Esta perspectiva es halagadora; pero, amigo querido, no es sobre perspectiva sobre la que he construido la esperanza de mi vida. No es la difusión del conocimiento, sea proporcionado en las escuelas del antiguo plan o en establecimientos regidos por un nuevo principio o sometido al examen y concebido para el mejoramiento de los adultos -no es la difusión del conocimiento solamente la que he tenido en cuenta para el bienestar de esta o de aquella generación. No: a menos de que consigamos darle un nuevo impulso y elevar el tono de la educación doméstica; a menos de que sea difundida una atmósfera de simpatía, elevada por el sentimiento moral y religioso; a menos de que el amor maternal sea utilizado más que ningún otro agente en la primera educación; a menos de que las madres consientan en seguir el llamamiento de su propio sentimiento mejor que el de los hábitos del placer o de la inconsciencia; a menos de que consientan en ser madres y obrar como madres, y a menos de que sean éstos los caracteres de la educación, nuestras esperanzas y nuestros esfuerzos estarán condenados al fracaso.

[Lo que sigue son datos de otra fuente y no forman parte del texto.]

**config.mk**
```make
export PLATFORM = sky130hd
export DESIGN_NAME = tx_framer
export DESIGN_NICKNAME = d
export VERILOG_FILES = /design/src/rtl/tx_framer.sv
export SDC_FILE = /design/constraint.sdc
export NUM_CORES = 1
export LEC_CHECK = 0
export ABC_AREA = 1
export CORE_UTILIZATION = 55
export CTS_BUF_LIST = sky130_fd_sc_hd__clkbuf_4
export DETAILED_ROUTE_END_ITERATION = 12
export PLACE_DENSITY = 0.82
export SETUP_SLACK_MARGIN = 0.15
export SYNTH_ARGS = -nofsm -noshare
export SYNTH_HDL_FRONTEND = slang
export SYNTH_SLANG_ARGS = --single-unit
export TNS_END_PERCENT = 20
```
**constraint.sdc**
```tcl
create_clock -name clkTx -period 2 [get_ports clkTx]
set_input_delay 0.4 -clock clkTx [delete_from_list [all_inputs] [get_ports clkTx]]
set_output_delay 0.4 -clock clkTx [all_outputs]
set_load 0.02 [all_outputs]
```
**src/rtl/tx_framer.sv**
```systemverilog
// Transmit byte framer: K28.5 alignment preamble after reset, then each accepted
// word is sliced LSB byte first into symbol slots, with K28.5 filling idle slots.
//
// state     | meaning
// ----------+-----------------------------------------------------------
// PREAMBULO | sending the post-reset K28.5 run, no words accepted
// IDLE      | between words, launches K28.5 unless a word is held
// DATOS     | launching the remaining bytes of the held word
module tx_framer #(
  parameter int SYM_CYCLES   = 10,
  parameter int PREAMBLE_LEN = 4
) (
  input  logic        clkTx,
  input  logic        rst,
  input  logic        enb,
  input  logic [1:0]  dataS,
  input  logic [31:0] dataIn,
  input  logic        dataValid,
  output logic        dataReady,
  output logic [7:0]  dataOut,
  output logic        k_out,
  output logic        symStrobe,
  output logic        preambuloListo
);

  localparam int CW = $clog2(SYM_CYCLES);
  localparam int RW = $clog2(PREAMBLE_LEN + 1);
  localparam logic [CW-1:0] CNT_LAST = CW'(SYM_CYCLES - 1);
  localparam logic [RW-1:0] REM_INIT = RW'(PREAMBLE_LEN);
  localparam logic [7:0]    K28_5    = 8'hBC;

  typedef enum logic [1:0] {PREAMBULO, IDLE, DATOS} state_t;

  state_t       state_q, state_d;
  logic [CW-1:0] cnt_q, cnt_d;
  logic [RW-1:0] rem_q, rem_d;
  logic          pre_done_q, pre_done_d;
  logic          occ_q, occ_d;
  logic [31:0]   word_q, word_d;
  logic [2:0]    nbytes_q, nbytes_d;
  logic [1:0]    idx_q, idx_d;
  logic [7:0]    dout_q, dout_d;
  logic          k_q, k_d;
  logic          strobe_q, strobe_d;
  logic          ready_q, ready_d;
  logic          boundary;
  logic          accept;
  logic [7:0]    cur_byte;

  always_comb begin
    case (idx_q)
      2'd0:    cur_byte = word_q[7:0];
      2'd1:    cur_byte = word_q[15:8];
      2'd2:    cur_byte = word_q[23:16];
      default: cur_byte = word_q[31:24];
    endcase
  end

  always_comb begin
    boundary   = enb && (cnt_q == CNT_LAST);
    accept     = enb && dataValid && ready_q;
    state_d    = state_q;
    cnt_d      = cnt_q;
    rem_d      = rem_q;
    pre_done_d = pre_done_q;
    occ_d      = occ_q;
    word_d     = word_q;
    nbytes_d   = nbytes_q;
    idx_d      = idx_q;
    dout_d     = dout_q;
    k_d        = k_q;
    strobe_d   = boundary;

    if (enb) begin
      cnt_d = boundary ? '0 : cnt_q + 1'b1;
    end

    if (boundary) begin
      case (state_q)
        PREAMBULO: begin
          // no word can be held yet, so the slot after the preamble is always an idle comma
          dout_d = K28_5;
          k_d    = 1'b1;
          if (rem_q != '0) begin
            rem_d = rem_q - 1'b1;
          end else begin
            pre_done_d = 1'b1;
            state_d    = IDLE;
          end
        end
        IDLE: begin
          if (occ_q) begin
            dout_d = word_q[7:0];
            k_d    = 1'b0;
            if (nbytes_q == 3'd1) begin
              occ_d = 1'b0;
            end else begin
              idx_d   = 2'd1;
              state_d = DATOS;
            end
          end else begin
            dout_d = K28_5;
            k_d    = 1'b1;
          end
        end
        DATOS: begin
          dout_d = cur_byte;
          k_d    = 1'b0;
          idx_d  = idx_q + 2'd1;
          if ({1'b0, idx_q} == nbytes_q - 3'd1) begin
            occ_d   = 1'b0;
            state_d = IDLE;
          end
        end
        default: state_d = PREAMBULO;
      endcase
    end

    // acceptance needs occ_q low, so it never collides with the last-byte clear above
    if (accept) begin
      word_d = dataIn;
      occ_d  = 1'b1;
      case (dataS)
        2'b01:   nbytes_d = 3'd2;
        2'b10:   nbytes_d = 3'd4;
        default: nbytes_d = 3'd1;
      endcase
    end

    ready_d = pre_done_d && !occ_d;
  end

  always_ff @(posedge clkTx or negedge rst) begin
    if (!rst) begin
      state_q    <= PREAMBULO;
      cnt_q      <= CNT_LAST;
      rem_q      <= REM_INIT;
      pre_done_q <= 1'b0;
      occ_q      <= 1'b0;
      word_q     <= '0;
      nbytes_q   <= 3'd1;
      idx_q      <= 2'd0;
      dout_q     <= K28_5;
      k_q        <= 1'b1;
      strobe_q   <= 1'b0;
      ready_q    <= 1'b0;
    end else begin
      state_q    <= state_d;
      cnt_q      <= cnt_d;
      rem_q      <= rem_d;
      pre_done_q <= pre_done_d;
      occ_q      <= occ_d;
      word_q     <= word_d;
      nbytes_q   <= nbytes_d;
      idx_q      <= idx_d;
      dout_q     <= dout_d;
      k_q        <= k_d;
      strobe_q   <= strobe_d;
      ready_q    <= ready_d;
    end
  end

  assign dataOut        = dout_q;
  assign k_out          = k_q;
  assign symStrobe      = strobe_q && enb;
  assign dataReady      = ready_q;
  assign preambuloListo = pre_done_q;

endmodule

```
=== After elaboration in Yosys (flattened, before gate mapping) ===
Index checks and enable logic that the tools add are counted.
W data, S select, Z words.

* Memories: 0
* Logic and storage cells: 68
* Bits in writable memories: 0
* Register bits after elaboration: 59
* Input bits: 38
* Output and inout bits: 12
* Bits in read-only memories: 0
* Bits in latches: 0

* Add/subtract/negate cells: 4
* Equality and inequality tests: 13
* Shift operators: 0
* Reduce and logical (&&, ||, !) cells: 15
* Bitwise gates (word level): 0
* Divide/modulo/power cells: 0
* Mux-type cells: 24
* Multiply operators: 0
* Magnitude comparators: 0

{| class="wikitable"
|+ Operator list
! operator !! number
|-
| $pmux W8 S3 || 2
|-
| $mux W2 || 6
|-
| $mux W1 || 9
|-
| $mux W8 || 1
|-
| $ne A2 B2 Y1 const B || 4
|-
| $eq A2 B1 Y1 const B || 3
|-
| $eq A2 B2 Y1 const B || 3
|-
| $pmux W2 S3 || 1
|-
| $pmux W3 S2 || 1
|-
| $reduce_bool A3 Y1 || 2
|-
| $sub A3 B1 Y3 const B || 2
|-
| $logic_and A1 B1 Y1 || 5
|-
| $reduce_and A5 Y1 || 1
|-
| $add A4 B1 Y4 const B || 1
|-
| $eq A4 B4 Y1 const B || 1
|-
| $logic_not A2 Y1 || 2
|-
| $mux W4 || 1
|-
| $pmux W2 S2 || 1
|-
| $reduce_and A4 Y1 || 1
|-
| $eq A2 B3 Y1 || 1
|-
| $eq A3 B1 Y1 const B || 1
|-
| $pmux W1 S3 || 1
|-
| $reduce_and A3 Y1 || 1
|-
| $add A2 B1 Y2 const B || 1
|-
| 4 further kinds || 4
|}

=== Logic depth before layout (Yosys ltp) ===
* Word-level depth: 8
* Gate-level depth with buffers: 11
* Gate-level depth less buffers: 11

=== Worst setup path before layout ===
No wires, ideal clock.

* Path kind: register to register
* From: reg nbytes_q[0]
* To: reg state_q[0]
* Setup time: 0.127 ns
* Required time: 1.873 ns
* Period minus slack after synthesis: 1.468 ns
* Stages on the path, launching flop included: 11
* Arrival time: 1.340 ns
* Setup slack: 0.532 ns
* Path buffers: 0
* Path through: dfstp_2 inv_1 ha_1 inv_1 nand2_1 nand2_1 nand3_1 nand2_1 nand2_1 nand2_1 o21ai_0

* Word-level cells in the longest chain between the ends: 4
* Elaborated cells on any way between the ends: 6
* Those cells by class: add/sub (1); eq/ne (4); reduce/logical (1)

{| class="wikitable"
|+ Ends and longest elaborated chain
! what !! line !! RTL
|-
| start, declared || 40 || <nowiki>logic [2:0] nbytes_q, nbytes_d;</nowiki>
|-
| start signal, assigned || 154 || <nowiki>nbytes_q <= nbytes_d;</nowiki>
|-
| $sub A3 B1 Y3 || 110 || <nowiki>if ({1'b0, idx_q} == nbytes_q - 3'd1) begin</nowiki>
|-
| $eq A2 B3 Y1 || 110 ||
|-
| $ne A2 B2 Y1 (no line) || -- ||
|-
| $reduce_and A5 Y1 (no line) * || -- ||
|-
| end signal, assigned || 148 || <nowiki>state_q <= state_d;</nowiki>
|-
| end, declared || 34 || <nowiki>state_t state_q, state_d;</nowiki>
|}

Every way passes the cells marked *; elsewhere a longest branch is shown, timed or not.
A chain may end at the register's enable or synchronous reset.

=== Worst setup path after layout ===
* From: reg dout_q[2] (netlist: dataOut[2])
* To: out dataOut[2]

{| class="wikitable"
|+ RTL lines
! what !! line !! RTL
|-
| start, declared || 42 || <nowiki>logic [7:0] dout_q, dout_d;</nowiki>
|-
| start signal, assigned || 156 || <nowiki>dout_q <= dout_d;</nowiki>
|-
| end, declared || 20 || <nowiki>output logic [7:0] dataOut,</nowiki>
|}

No word-level cell between the ends.

==> impl_metrics.yaml <==
synth:
  synth_area_per_cell_sq_um: 10.15
  yosys-top-cells-area: "dfrtp_1, mux2_2, dfstp_2"
  ys_seq_area_share_pct: 50.42
  ys.flop_type: "dfrtp_1"
  async_flop_share_pct: 100.0
  synth-seq-cells: 59
  synth_warnings: 0
  synth-edff-count: 0
  synthTopCellsByCount: "nand2_1, dfrtp_1, inv_1"
  synth_top_area_share_pct: 41.53
  synth_nets: 345
  ys_types: 30
  yosysTopAreaCell: "dfrtp_1"
  yosysMostFrequentCell: "nand2_1"
  synthesis.instances: 291
  syn_area_sq_um: 2953
power_and_ir_drop:
  p_leak_nw: 1.754
  clock_power_share_pct: 14.7
  ir_drop_mv: 0.7019
  power_density_nw_per_um2: 1295
  seqPwrFrac_pct: 45.5
  swShare_pct: 37.44
  p_switching_mw: 1.763
  p_int_mw: 2.945
  combPwrFrac_pct: 39.8
  p_total_mw: 4.708
finish:
  final_cell_area_sq_um: 3636
  final_util_pct: 70.74
  stdcell_count: 419
  drive_above_1_share_pct: 19.20
  fin_nets: 398
  syn_to_final_growth_pct: 23.14
  n_antenna_cell: 0
  nFillCells: 429
placed_design:
  place_hpwl_microns: 4488
  place_congestion: 0.7884
  dp.cells: 402
  port-buffer-count: 49
  place_area_sq_um: 3517
  dp_slack_ns: 0.005936
floorplanning:
  die_height_microns: 75.27
  start_util_pct: 57.45
  num_rows: 26
  die_w_microns: 75.27
  die_area_sq_um: 5666
  fp.coreArea_sq_um: 5140
  io-pin-count: 50
critical_path:
  slowest_delay_ns: 0.60
  path_class: "flop to output pin"
  crit_family: "buffers and inverters"
  crit_chain: "clkdlybuf4s50_1"
  crit_cells: 1
  worstSetupEndpointType: "output pin"
  cp-start-kind: "flop"
  reg2regPathDepth: 7
  slowest_stage: "clkdlybuf4s50_1"
  critPathMaxFanout: 2
  critical_path_buf_inv_count: 1
  cp.required_ns: 1.60
  critPathArrivalTime_ns: 1.53
cts:
  tritoncts.num_buffers: 9
  root_buffer: "clkbuf_4"
  cts.sinks: 59
  h-tree-depth: 3
  cts_buffer_depth: 2
  path_clk_slew_ns: 0.09
  clock_latency_ns: 0.39
  post_cts_buffers: 0
  cts_tree: "built"
route:
  drt-initial-drc-count: 154
  viasPerCell: 5.325
  detail-route-antenna-nets: 0
  drc: 0
  wirelength_microns: 6064
  dr.pass1.iters: 4
  wl_per_cell_microns: 14.47
  vias: 2231
timing:
  slew_viol_final: 0
  timing.final.ws_setup_ns: 0.07252
  finalCritPeriodShare_pct: 96.37
  slew_headroom_pct: 66.71
  min_period_ns: 1.927
  finalSetupViolations: 0
  tns_ns: 0
  rsz0062_at_grt: "true"
  clock_skew_ns: 0.01569
  worst_pin_slew_ns: 0.4993
  fmax_mhz: 518.8
  hold_slack_ns: 0.4877
  hold_violations: 0
hold_path:
  hold-path-cell-count: 2
  hold_class: "flop to flop"
global_routing:
  grt_pass1_wl_microns: 10160
  grt_pass1_vias: 2218
  grt_overflow: 0
  grt_usage_pct: 24.66
  grt_max_degree: 60
  grt_antenna_before_repair: 0
flow_run:
  maxCapViolCount: 0
outcome:
  status: "finished clean"
worst paths after layout:
check	start	to	slack, ns
setup / recovery	dataOut[2]$_DFFE_PN1P_	dataOut[2]	0.07
hold / removal	dataOut[7]$_DFFE_PN1P_	dataOut[7]$_DFFE_PN1P_	0.49
setup reg to reg	state_q[1]$_DFFE_PN0P_	idx_q[1]$_DFFE_PN0P_	0.31
hold reg to reg	dataOut[7]$_DFFE_PN1P_	dataOut[7]$_DFFE_PN1P_	0.49
max in group asynchronous	rst	rem_q[2]$_DFFE_PN1P_	1.13
min in group asynchronous	rst	word_q[31]$_DFFE_PN0P_	0.54
what timing repair did:
action	4_1_cts	5_1_grt
cloned	0	0
hold endpoints to repair	4	0
gates resized for setup	1	1
hold buffers	1	0
setup endpoints to repair	8	8
power groups by stage:
stage / logic (mW) / registers [mW] / clock network (mW)
after floorplan: 1.23 / 2.15 / 0
after global placement: 1.78 / 2.12 / 0
after global routing: 2.13 / 2.20 / 0.766
final: 1.87 / 2.14 / 0.693
after detailed placement: 1.88 / 2.16 / 0
after CTS: 1.88 / 2.14 / 0.710
layout make-up:
class	instances	area, sq um	area share, %
Clock inverter	4	17.52	0.4818
Timing Repair Buffer	54	564.3	15.52
Clock buffer	12	90.09	2.478
Sequential cell	59	1489	40.95
Multi-Input combinational cell	188	1265	34.79
Tap cell	70	87.58	2.409
Inverter	32	122.6	3.372
flip-flops by register name, summed over array words and instances, names as in the netlist, 2 cells and up:
register  flops
cnt_q         4
dataOut       8
idx_q         2
nbytes_q      3
rem_q         3
state_q       2
word_q       32
kinds of logic after synthesis:
| group | share of synthesized area, % |
|---|---|
| DFF | 50.42 |
| buffers and inverters | 6.738 |
| xor gates and xnor gates | 0.5933 |
| muxes | 12.58 |
| adders and majority gates | 6.780 |
| and+or+nand+nor | 14.79 |
| AOI/OAI and AO/OA | 8.093 |
layer usage:
metal / vias up / wire (microns) / GRT usage (%)
met2: 65 / 2981 / 38.74
li1: 1082 / - / -
met5: - / 0 / 0
met3: 13 / 295 / 4.418
met4: 0 / 141 / 10.70
met1: 1071 / 2646 / 33.83
cell usage in the layout, fill, tap and decap left out, types with 9 or more instances in the layout:
cell             synthesis  routed
dfrtp_1                 49      49
clkbuf_4                 0      12
a21oi_1                 14      14
nand2_1                 57      57
mux2_2                  29      29
inv_1                   31      31
nor2_1                  13      13
nand3_1                 19      19
clkdlybuf4s50_1          0      46
o21ai_0                  9       9
ha_1                    16      16
dfstp_2                 10      10
Note: power is estimated with default switching activity, not from simulation.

Han confundido el sentido de todos mis planes y el de los de mis amigos, los que suponen que nuestros esfuerzos a favor de la educación popular no tienen un fin más elevado que el del mejoramiento de un sistema de instrucción o el perfeccionamiento como si dijéramos de la gimnasia del intelecto. Nos hemos esforzado en reformar las escuelas, porque las consideramos esenciales para el progreso de la educación, pero, consideramos más esencial el círculo que las envuelve. Hemos hecho todo lo que estaba a nuestro alcance para educar a los niños, de modo que puedan llegar a ser maestros, y tenemos razones para congratularnos de que las escuelas se hayan beneficiado con este plan. Pero, tenemos que considerar como el rasgo más importante y el deber primordial de las nuestras y de cualquier escuela, desarrollar en los discípulos confiados a nuestro cuidado aquellos sentimientos, y almacenar en su espíritu aquellos conocimientos que, en un período más avanzado de su vida, puedan capacitarles para consagrar todo su corazón y el uso infatigable de sus facultades a la difusión del verdadero espíritu que debe prevalecer en un círculo doméstico. En una palabra, todo el que tenga sobre su corazón el bienestar de la generación naciente, no puede hacer nada mejor que considerar como el objeto más elevado la Educación de las Madres.